Former subdivision of Mykolaiv Oblast, Ukraine

Berezanka Raion (Березанський район) was a subdivision of Mykolaiv Oblast of Ukraine. Its administrative center was the urban-type settlement of Berezanka. The raion was abolished on 18 July 2020 as part of the administrative reform of Ukraine, which reduced the number of raions of Mykolaiv Oblast to four. The area of Berezanka Raion was merged into Mykolaiv Raion. The last estimate of the raion population was

==History==
In the 19th century, the area belonged to Odessky Uyezd of Kherson Governorate. On 16 April 1920, Odessa Governorate split off, and Odessky Uyezd was moved to Odessa Governorate. In 1923, uyezds in Ukrainian Soviet Socialist Republic were abolished, and the governorates were divided into okruhas. In 1923, Anatolivka Raion of Odessa Okruha, with the administrative center in Anatolivka, was established. In the same year, the center of the raion was moved to Tylihulo-Berezanka, and later raion was renamed Tylihulo-Berezanka. In 1925, the governorates were abolished, and okruhas were directly subordinated to Ukrainian SSR. In 1926, Tylihulo-Berezanka was renamed Berezanka. In 1930, okruhas were abolished, and on 27 February 1932, Odessa Oblast was established, and Tylihulo-Berezanka Raion was included into Odessa Oblast. On 22 September 1937, Mykolaiv Oblast split off Odessa Oblast, and Tylihulo-Berezanka Raion became part of newly created Mykolaiv Oblast. In January 1963, during the abortive Khrushchyov administrative reform, Tylihulo-Berezanka Raion was abolished and split between Mykolaiv and Ochakiv Raions.
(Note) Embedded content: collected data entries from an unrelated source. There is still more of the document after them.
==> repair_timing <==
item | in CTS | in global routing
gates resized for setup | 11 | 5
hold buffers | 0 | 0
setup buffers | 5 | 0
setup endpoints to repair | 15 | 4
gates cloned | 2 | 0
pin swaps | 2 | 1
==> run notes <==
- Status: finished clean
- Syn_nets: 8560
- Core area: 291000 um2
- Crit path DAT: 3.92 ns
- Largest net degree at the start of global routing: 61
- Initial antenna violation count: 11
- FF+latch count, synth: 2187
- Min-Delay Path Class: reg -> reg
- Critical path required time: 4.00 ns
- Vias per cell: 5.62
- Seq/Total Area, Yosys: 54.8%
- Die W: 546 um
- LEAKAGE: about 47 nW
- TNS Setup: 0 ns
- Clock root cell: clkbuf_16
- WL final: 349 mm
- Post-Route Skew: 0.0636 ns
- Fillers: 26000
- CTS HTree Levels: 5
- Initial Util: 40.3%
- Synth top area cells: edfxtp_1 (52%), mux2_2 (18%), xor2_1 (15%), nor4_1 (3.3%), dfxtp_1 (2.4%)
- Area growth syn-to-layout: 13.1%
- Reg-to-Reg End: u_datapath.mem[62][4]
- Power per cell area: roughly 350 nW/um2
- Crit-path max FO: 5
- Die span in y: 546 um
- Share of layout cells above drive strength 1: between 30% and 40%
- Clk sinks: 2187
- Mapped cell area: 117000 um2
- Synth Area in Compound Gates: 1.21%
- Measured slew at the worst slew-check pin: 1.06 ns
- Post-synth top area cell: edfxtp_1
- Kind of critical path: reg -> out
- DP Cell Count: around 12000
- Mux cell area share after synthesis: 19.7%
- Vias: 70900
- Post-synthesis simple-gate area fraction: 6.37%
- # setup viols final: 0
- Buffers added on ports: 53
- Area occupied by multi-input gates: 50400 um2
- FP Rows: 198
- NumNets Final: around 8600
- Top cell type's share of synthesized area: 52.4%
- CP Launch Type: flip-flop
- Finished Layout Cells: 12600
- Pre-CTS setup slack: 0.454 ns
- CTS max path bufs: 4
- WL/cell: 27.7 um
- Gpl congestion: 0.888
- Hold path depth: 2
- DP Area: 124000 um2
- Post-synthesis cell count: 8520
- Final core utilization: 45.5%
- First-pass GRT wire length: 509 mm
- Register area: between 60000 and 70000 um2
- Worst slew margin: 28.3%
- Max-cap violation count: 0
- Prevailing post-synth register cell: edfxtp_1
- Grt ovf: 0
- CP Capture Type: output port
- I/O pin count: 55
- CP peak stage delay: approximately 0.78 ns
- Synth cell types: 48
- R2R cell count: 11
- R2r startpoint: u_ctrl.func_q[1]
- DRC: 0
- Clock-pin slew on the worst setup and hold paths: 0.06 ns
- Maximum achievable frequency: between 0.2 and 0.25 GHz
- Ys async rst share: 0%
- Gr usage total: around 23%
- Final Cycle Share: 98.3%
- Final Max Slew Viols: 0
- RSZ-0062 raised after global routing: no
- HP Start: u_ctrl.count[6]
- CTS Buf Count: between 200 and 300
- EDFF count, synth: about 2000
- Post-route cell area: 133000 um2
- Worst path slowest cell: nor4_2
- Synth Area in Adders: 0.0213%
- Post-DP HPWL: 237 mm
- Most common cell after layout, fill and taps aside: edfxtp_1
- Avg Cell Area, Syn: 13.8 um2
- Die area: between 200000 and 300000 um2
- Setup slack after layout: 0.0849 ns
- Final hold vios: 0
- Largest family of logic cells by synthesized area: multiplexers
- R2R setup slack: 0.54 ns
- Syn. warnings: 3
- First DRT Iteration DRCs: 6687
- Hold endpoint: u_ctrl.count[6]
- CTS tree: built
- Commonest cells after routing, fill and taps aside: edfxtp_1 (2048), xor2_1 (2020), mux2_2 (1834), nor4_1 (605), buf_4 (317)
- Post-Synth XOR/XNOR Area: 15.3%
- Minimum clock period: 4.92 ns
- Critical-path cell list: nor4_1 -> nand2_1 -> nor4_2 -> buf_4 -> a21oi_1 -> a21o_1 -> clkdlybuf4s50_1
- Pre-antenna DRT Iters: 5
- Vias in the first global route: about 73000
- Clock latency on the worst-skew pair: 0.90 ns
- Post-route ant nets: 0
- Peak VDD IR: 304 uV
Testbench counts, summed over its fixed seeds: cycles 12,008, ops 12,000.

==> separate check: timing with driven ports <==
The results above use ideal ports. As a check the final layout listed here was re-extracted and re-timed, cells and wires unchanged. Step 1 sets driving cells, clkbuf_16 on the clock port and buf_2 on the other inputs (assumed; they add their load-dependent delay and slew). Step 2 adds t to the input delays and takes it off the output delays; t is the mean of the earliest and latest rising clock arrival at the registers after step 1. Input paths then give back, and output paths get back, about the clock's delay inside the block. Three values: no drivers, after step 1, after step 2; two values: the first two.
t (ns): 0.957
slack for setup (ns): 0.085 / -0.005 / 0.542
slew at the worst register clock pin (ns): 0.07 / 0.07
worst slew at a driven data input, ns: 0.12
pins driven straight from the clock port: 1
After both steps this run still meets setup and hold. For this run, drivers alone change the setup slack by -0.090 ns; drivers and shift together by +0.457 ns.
In 1966, Berezanka Raion was re-established in the area previously occupied by Tylihulo-Berezanka Raion.

==Subdivisions==
At the time of disestablishment, the raion consisted of two hromadas,
- Berezanka settlement hromada with the administration in Berezanka;
- Kobleve rural hromada with the administration in the selo of Kobleve.